Tube sites provide free video streaming similar to YouTube and include user-generated material. But they also buy archival content from defunct websites and often pirate content from competitors.

YouPorn is owned by Canadian company MindGeek, which reportedly owns eight of the top ten tube sites including Pornhub and Redtube.

Is its offer on International Women’s Day an altruistic measure? Or, given that small producers are being asked to provide free content that will generate advertising revenue, is an international corporation seeking to profit from women’s labour?

Porn monopolies

MindGeek is defending a piracy lawsuit for allegedly hosting and charging for access to pirated videos on Pornhub Premium. Adult star Stoya has claimed MindGeek is devaluing companies through piracy. And some have suggested MindGeek is fast becoming a “single, monopolistic owner” of porn production and distribution.

Offering female-friendly content may improve a corporation’s image, but a more meaningful step would be to focus on ethical labour practices in the porn industry.

Performers are urging consumers to “pay for your porn” and “vote with your wallet” as a form of ethical porn consumption.

Sex workers have spearheaded a movement for fair working conditions and adequate payment and control over how and where their scenes are distributed. A desire to capitalise on women’s creative labour is very different to a genuine commitment to sex worker rights.

Indeed feminist porn pioneer Candida Royalle has insisted that women must “take control of the reins of production” to ensure our voice is heard.

A decade of the Feminist Porn Awards and Berlin Porn Film Festival(where 50 per cent of directors are women) have nourished a growing community of porn-makers invested in political change.

But although women now have greater access to the means of production, we cannot say the same for the means of distribution. As long as male-dominated corporations own and control the infrastructure, men predominantly make the money and female producers are encouraged to work for free.

When you can’t sell sex

Meanwhile, independent producers face barriers that they say make the sale of porn virtually unviable. These include refusals from banks in processing adult payments, administrative and financial costs in securing billing from Australia, and higher fees due to the assumed risk of adult websites.

Platforms such as VimeoPaypal and Amazon have all refused adult content.

As academic Georgina Voss has argued, working in porn is a kind of “stigmatised labour”. Combined with criminal laws in Australia that prohibit advertising of X18+ material, it is increasingly difficult and expensive to actually sell pornography.

The increasing access to free online pornography, available without credit card, age verification or email log in, is currently the subject of an Australian Senate Inquiry, following an inquiry into revenge porn, the non-consensual sharing of explicit images.

Crowdfunding and consumer entitlement

Porn’s move towards free content in return for patronage or advertising is similar to the trend in other creative industries. Porn has moved from subscription sites to video-on-demand, and now towards crowdfunding.

In some cases, giving away free content has been a political protest to circumvent criminal laws. And some feminist producers have offered sliding scales and discounts for women, while featuring free sections on their websites.

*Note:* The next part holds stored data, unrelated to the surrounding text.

### src/design/smpg_ctrl.sv
// Controller: sequences one event through the datapath commands.
// Depends on smpg_pkg and assert_macros.svh.
module smpg_ctrl (
  input  logic              clk,
  input  logic              rst,
  input  logic              in_valid,
  output logic              in_ready,
  input  logic [1:0]        in_operation,
  output logic              out_valid,
  input  logic              out_ready,
  input  smpg_pkg::status_t status,
  output smpg_pkg::cmd_t    cmd
);
  typedef enum logic [3:0] {
    S_IDLE, S_AIM, S_BRANCH, S_PEAK, S_WPEAK, S_WFLAT, S_SPS, S_WSPS, S_WVEL,
    S_WT, S_LOOK, S_VCALC, S_WPER, S_FINISH, S_OUT
  } state_t;

  state_t state;
  logic [1:0] op;

  assign in_ready = (state == S_IDLE) || (state == S_OUT && out_ready);
  assign out_valid = (state == S_OUT);

  always_comb begin
    cmd.load = in_valid && in_ready;
    cmd.code = smpg_pkg::CMD_NONE;
    unique case (state)
      S_AIM:    cmd.code = smpg_pkg::CMD_AIM;
      S_PEAK:   cmd.code = smpg_pkg::CMD_DIV_PEAK;
      S_WPEAK:  if (!status.div_busy) cmd.code = smpg_pkg::CMD_DIV_FLAT;
      S_WFLAT:  if (!status.div_busy) cmd.code = smpg_pkg::CMD_TIMED_DONE;
      S_SPS:    cmd.code = smpg_pkg::CMD_MUL_SPS;
      S_WSPS:   cmd.code = smpg_pkg::CMD_DIV_SPS;
      S_FINISH: if (!status.div_busy) cmd.code = smpg_pkg::CMD_DIV_VEL;
      S_WVEL:   if (!status.div_busy) cmd.code = smpg_pkg::CMD_VEL_DONE;
      S_BRANCH: begin
        if (op == smpg_pkg::OP_STEP && status.active) cmd.code = smpg_pkg::CMD_STEP;
        else if (op == smpg_pkg::OP_TICK && status.active && status.profiled)
          cmd.code = smpg_pkg::CMD_DIV_T;
      end
      S_WT:     if (!status.div_busy) cmd.code = smpg_pkg::CMD_LOOKUP;
      S_VCALC:  cmd.code = smpg_pkg::CMD_DIV_PER;
      S_WPER:   if (!status.div_busy) cmd.code = smpg_pkg::CMD_TICK_DONE;
      default: ;
    endcase
  end

  always_ff @(posedge clk) begin
    if (rst) begin
      state <= S_IDLE;
      op <= '0;
    end else begin
      unique case (state)
        S_IDLE, S_OUT: if (cmd.load) begin
          op <= in_operation;
          state <= (in_operation == smpg_pkg::OP_TIMED ||
                    in_operation == smpg_pkg::OP_VELOCITY) ? S_AIM : S_BRANCH;
        end else if (state == S_OUT && out_ready) state <= S_IDLE;
        S_AIM: state <= S_BRANCH;
        S_BRANCH: begin
          if (op == smpg_pkg::OP_TIMED)
            state <= status.dist_zero ? S_OUT : S_PEAK;
          else if (op == smpg_pkg::OP_VELOCITY)
            state <= status.dist_zero ? S_OUT : S_SPS;
          else if (op == smpg_pkg::OP_TICK && status.active && status.profiled)
            state <= S_WT;
          else state <= S_OUT;
        end
        S_PEAK:  state <= S_WPEAK;
        S_WPEAK: if (!status.div_busy) state <= S_WFLAT;
        S_WFLAT: if (!status.div_busy) state <= S_OUT;
        S_SPS:   state <= S_WSPS;
        S_WSPS:  state <= S_FINISH;
        S_FINISH: if (!status.div_busy) state <= S_WVEL;
        S_WVEL: if (!status.div_busy) state <= S_OUT;
        S_WT:    if (!status.div_busy) state <= S_LOOK;
        S_LOOK:  state <= S_VCALC;
        S_VCALC: state <= S_WPER;
        S_WPER:  if (!status.div_busy) state <= S_OUT;
        default: state <= S_IDLE;
      endcase
    end
  end

  `include "assert_macros.svh"
  `ASSERT_NEXT(a_out_hold, clk, rst, out_valid && !out_ready, out_valid)
  `ASSERT_IMPLIES(a_ready_state, clk, rst, in_ready, state == S_IDLE || state == S_OUT)
  `ASSERT_NEXT(a_load_leaves, clk, rst, cmd.load, state != S_IDLE)
endmodule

But pornography is different to other creative industries because ongoing stigma brings additional risks. The reuse of old content on tube sites can have consequences for retired performers, leading to their being discriminated against when finding work or even in child custody battles.

Ethical porn producers are guided by performers as to whether their image is to remain behind a paywall or can be used in marketing. Contracting with tube sites risks performers losing control of the product, which may be featured next to misogynist, racist or transphobic taglines. Ethical porn is not only about production – it is about marketing, distribution and consumption.

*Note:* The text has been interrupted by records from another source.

<file path="config.mk">
export PLATFORM = sky130hd
export DESIGN_NAME = colored_noise_shaper
export DESIGN_NICKNAME = d
export VERILOG_FILES = /design/src/rtl/cns_pkg.sv /design/src/rtl/cns_mul.sv /design/src/rtl/colored_noise_shaper.sv
export SDC_FILE = /design/constraint.sdc
export NUM_CORES = 2
export LEC_CHECK = 0
export BUFFER_PORTS_ARGS = -buffer_cell sky130_fd_sc_hd__buf_4
export CAP_MARGIN = 20
export CELL_PAD_IN_SITES_DETAIL_PLACEMENT = 1
export CELL_PAD_IN_SITES_GLOBAL_PLACEMENT = 1
export CORE_MARGIN = 4
export CORE_UTILIZATION = 30
export CTS_CLUSTER_SIZE = 8
export DETAILED_ROUTE_END_ITERATION = 16
export PLACE_DENSITY = 0.57
export SLEW_MARGIN = 15
export SYNTH_ARGS = -nofsm -noshare
export SYNTH_HDL_FRONTEND = slang
export SYNTH_SLANG_ARGS = --single-unit
</file>
<file path="constraint.sdc">
create_clock -name clk -period 11.6 [get_ports clk]
set_input_delay 1.74 -clock clk [delete_from_list [all_inputs] [get_ports clk]]
set_output_delay 1.74 -clock clk [all_outputs]
set_load 0.01 [all_outputs]
</file>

Requests to provide free content to satisfy consumers ignore the skilled yet precarious labour of sex work and the capital involved in producing porn – from location, wardrobe, talent, camera equipment and editing software.

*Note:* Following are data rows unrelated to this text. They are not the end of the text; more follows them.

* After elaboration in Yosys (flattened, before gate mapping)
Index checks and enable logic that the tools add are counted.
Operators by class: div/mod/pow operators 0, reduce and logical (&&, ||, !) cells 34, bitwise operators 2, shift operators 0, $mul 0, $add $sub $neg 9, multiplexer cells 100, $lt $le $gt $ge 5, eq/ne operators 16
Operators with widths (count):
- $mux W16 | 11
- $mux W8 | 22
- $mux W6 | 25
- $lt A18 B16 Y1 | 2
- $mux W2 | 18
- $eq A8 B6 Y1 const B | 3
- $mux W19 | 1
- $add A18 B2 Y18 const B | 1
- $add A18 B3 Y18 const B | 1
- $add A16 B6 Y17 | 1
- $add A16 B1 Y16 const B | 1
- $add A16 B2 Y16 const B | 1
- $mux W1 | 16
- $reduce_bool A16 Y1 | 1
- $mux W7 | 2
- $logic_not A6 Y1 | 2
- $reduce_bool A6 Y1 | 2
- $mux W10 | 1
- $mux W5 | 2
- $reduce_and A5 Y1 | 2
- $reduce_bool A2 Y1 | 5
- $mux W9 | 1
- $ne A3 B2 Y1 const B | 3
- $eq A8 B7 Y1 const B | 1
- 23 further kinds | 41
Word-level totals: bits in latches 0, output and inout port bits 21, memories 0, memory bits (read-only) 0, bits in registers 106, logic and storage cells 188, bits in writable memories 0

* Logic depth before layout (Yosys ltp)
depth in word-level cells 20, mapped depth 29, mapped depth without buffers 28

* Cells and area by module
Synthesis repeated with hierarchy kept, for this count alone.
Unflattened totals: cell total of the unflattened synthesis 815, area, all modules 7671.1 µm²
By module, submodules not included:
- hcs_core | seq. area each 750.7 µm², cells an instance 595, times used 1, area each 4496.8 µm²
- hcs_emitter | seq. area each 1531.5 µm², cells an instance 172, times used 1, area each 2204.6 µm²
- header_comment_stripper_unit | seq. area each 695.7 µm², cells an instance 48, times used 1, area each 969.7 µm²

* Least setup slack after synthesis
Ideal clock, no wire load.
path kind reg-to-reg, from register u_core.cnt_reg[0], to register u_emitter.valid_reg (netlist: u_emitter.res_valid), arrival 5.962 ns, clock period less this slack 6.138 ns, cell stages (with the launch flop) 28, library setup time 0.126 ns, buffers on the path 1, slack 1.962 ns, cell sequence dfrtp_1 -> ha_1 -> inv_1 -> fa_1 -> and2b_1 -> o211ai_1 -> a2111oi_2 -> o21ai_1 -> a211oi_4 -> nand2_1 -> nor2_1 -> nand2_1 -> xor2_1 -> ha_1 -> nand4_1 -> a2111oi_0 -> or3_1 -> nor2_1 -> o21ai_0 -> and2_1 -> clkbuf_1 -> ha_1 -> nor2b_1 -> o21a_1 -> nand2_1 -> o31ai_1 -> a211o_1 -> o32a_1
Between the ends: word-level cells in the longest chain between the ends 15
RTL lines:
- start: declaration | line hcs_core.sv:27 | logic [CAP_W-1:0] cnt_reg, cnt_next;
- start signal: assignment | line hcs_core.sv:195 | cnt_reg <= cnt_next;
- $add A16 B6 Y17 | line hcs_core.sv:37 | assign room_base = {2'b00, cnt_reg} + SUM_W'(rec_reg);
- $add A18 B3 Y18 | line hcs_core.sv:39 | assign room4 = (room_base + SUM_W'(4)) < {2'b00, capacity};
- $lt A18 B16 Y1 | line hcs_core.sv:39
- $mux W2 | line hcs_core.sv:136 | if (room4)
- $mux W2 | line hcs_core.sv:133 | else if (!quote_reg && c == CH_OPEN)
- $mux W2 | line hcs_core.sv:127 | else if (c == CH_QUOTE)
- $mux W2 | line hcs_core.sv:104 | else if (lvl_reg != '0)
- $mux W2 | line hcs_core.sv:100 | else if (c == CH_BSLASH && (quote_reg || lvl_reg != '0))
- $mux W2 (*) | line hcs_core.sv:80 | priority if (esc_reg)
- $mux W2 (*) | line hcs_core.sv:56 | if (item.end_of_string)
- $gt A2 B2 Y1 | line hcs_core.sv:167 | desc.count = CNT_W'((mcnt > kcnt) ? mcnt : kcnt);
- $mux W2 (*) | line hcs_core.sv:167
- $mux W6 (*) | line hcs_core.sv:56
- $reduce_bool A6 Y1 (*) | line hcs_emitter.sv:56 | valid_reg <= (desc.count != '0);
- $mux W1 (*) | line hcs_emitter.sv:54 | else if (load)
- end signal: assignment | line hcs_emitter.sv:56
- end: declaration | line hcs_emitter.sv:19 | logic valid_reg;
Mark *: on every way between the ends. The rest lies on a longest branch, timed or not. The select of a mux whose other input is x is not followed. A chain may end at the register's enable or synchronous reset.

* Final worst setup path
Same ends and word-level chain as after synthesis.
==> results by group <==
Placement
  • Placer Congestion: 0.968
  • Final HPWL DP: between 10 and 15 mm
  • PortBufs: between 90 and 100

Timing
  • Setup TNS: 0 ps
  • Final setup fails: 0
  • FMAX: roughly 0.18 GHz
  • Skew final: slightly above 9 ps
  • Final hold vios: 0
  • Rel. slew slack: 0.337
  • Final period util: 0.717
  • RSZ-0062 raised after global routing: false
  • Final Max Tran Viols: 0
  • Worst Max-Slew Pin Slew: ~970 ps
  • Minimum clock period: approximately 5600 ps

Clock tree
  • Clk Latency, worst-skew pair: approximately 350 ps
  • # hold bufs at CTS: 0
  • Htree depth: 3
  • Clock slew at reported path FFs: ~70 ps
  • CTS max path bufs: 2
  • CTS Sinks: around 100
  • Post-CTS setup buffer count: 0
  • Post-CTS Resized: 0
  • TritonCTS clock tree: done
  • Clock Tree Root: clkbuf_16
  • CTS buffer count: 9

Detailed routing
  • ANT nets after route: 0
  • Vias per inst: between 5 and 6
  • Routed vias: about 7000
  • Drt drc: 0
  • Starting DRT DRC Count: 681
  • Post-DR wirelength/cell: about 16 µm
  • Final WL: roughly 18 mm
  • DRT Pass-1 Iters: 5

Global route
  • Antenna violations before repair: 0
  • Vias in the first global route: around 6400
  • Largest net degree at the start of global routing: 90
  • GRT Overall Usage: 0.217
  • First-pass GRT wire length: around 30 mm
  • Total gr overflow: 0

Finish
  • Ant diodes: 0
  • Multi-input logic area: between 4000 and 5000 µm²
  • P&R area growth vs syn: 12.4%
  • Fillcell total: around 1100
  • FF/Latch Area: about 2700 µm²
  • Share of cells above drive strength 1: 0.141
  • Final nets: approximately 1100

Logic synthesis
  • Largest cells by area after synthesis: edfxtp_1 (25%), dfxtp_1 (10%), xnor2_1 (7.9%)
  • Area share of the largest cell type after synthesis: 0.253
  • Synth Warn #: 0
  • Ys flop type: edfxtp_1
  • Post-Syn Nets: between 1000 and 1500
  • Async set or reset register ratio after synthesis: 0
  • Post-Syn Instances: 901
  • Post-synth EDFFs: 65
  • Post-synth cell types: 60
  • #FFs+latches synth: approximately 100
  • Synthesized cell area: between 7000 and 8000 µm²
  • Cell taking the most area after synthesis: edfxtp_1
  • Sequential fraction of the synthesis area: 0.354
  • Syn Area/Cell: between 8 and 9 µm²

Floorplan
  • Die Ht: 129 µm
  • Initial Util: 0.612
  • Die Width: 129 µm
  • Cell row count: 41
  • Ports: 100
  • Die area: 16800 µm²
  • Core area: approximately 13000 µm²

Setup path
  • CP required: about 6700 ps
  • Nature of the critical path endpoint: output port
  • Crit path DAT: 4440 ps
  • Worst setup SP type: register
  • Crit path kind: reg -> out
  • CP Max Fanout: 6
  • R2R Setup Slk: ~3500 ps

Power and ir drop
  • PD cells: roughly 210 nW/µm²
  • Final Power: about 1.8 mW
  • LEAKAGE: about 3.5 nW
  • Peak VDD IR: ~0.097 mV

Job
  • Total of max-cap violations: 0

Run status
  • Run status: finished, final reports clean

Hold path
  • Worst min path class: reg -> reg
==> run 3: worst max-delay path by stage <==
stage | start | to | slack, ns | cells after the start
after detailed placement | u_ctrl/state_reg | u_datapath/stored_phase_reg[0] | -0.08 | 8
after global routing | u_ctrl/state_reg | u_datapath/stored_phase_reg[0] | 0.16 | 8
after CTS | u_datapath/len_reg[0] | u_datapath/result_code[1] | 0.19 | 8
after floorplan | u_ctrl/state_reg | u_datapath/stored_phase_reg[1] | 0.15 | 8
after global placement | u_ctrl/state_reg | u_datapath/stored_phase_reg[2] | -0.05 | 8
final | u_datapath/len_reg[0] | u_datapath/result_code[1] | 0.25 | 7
===== config.mk =====
export PLATFORM = sky130hd
export DESIGN_NAME = bounded_element_set_flat
export DESIGN_NICKNAME = d
export VERILOG_FILES = /design/src/rtl/bes_pkg.sv /design/src/rtl/bes_if.sv /design/src/rtl/bes_ctrl.sv /design/src/rtl/bes_dp.sv /design/src/rtl/bounded_element_set.sv /design/src/flat_wrapper.sv
export SDC_FILE = /design/constraint.sdc
export NUM_CORES = 2
export LEC_CHECK = 0
export BUFFER_PORTS_ARGS = -buffer_cell sky130_fd_sc_hd__buf_4
export CORE_MARGIN = 1.5
export CORE_UTILIZATION = 40
export CTS_CLUSTER_SIZE = 28
export DETAILED_ROUTE_END_ITERATION = 10
export GPL_ROUTABILITY_DRIVEN = 0
export PLACE_DENSITY = 0.57
export RECOVER_POWER = 50
export SYNTH_ARGS = -nofsm -noshare
export SYNTH_HDL_FRONTEND = slang
export SYNTH_SLANG_ARGS = --single-unit

===== constraint.sdc =====
create_clock -name clk -period 10.6 [get_ports clk]
set_clock_uncertainty 0.2 [all_clocks]
set_input_delay 0.53 -clock clk [delete_from_list [all_inputs] [get_ports clk]]
set_output_delay 0.53 -clock clk [all_outputs]
set_load 0.01 [all_outputs]

===== src/rtl/bes_pkg.sv =====
// shared types and constants for the bounded element set
`timescale 1ns / 1ps

package bes_pkg;

  // store size and derived widths
  localparam int CAPACITY = 64;
  localparam int IDX_W    = (CAPACITY > 1) ? $clog2(CAPACITY) : 1;
  localparam int CNT_W    = $clog2(CAPACITY + 1);
  localparam int VALUE_W  = 32;
  localparam int OP_W     = 2;
  localparam int STATUS_W = 2;
  localparam int COUNT_W  = 7;

  // request codes
  localparam logic [OP_W-1:0] OP_ADD    = 2'd0;
  localparam logic [OP_W-1:0] OP_REMOVE = 2'd1;
  localparam logic [OP_W-1:0] OP_SEARCH = 2'd2;

  // result codes
  localparam logic [STATUS_W-1:0] ST_OK   = 2'd0;
  localparam logic [STATUS_W-1:0] ST_NONE = 2'd1;
  localparam logic [STATUS_W-1:0] ST_FULL = 2'd2;

  // controller to datapath commands
  typedef struct packed {
    logic capture;
    logic exec;
  } bes_cmd_t;

  // datapath to controller status
  typedef struct packed {
    logic res_busy;
  } bes_sts_t;

endpackage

Solo producers who shoot and star in their own content operate with no/low budget, shoot sporadically and may supplement porn with other work to earn a living.

The University of California’s Heather Berg argues this is part of a larger trend under late capitalism: work/life is blurred, performers are encouraged to take on their professional identities 24/7, and workers are expected to perform for love, not for money.

Still, there are avenues to support your local pornographers. In Australia, porn is characterised by performer-producers, solo operators, small partnerships and “cottage industries”.

On International Women’s Day, we don’t need token gestures that mask inequalities and offer no material benefits.

We need decriminalisation of the production, screening, advertising and sale of pornography and protections enabling performers to access industrial rights mechanisms and health and safety standards.

This way we can nurture a thriving, democratic and fair industry of independent artists.

Zahra Zsuzsanna Stardust is a PhD Candidate, Arts/Media & Law, UNSW.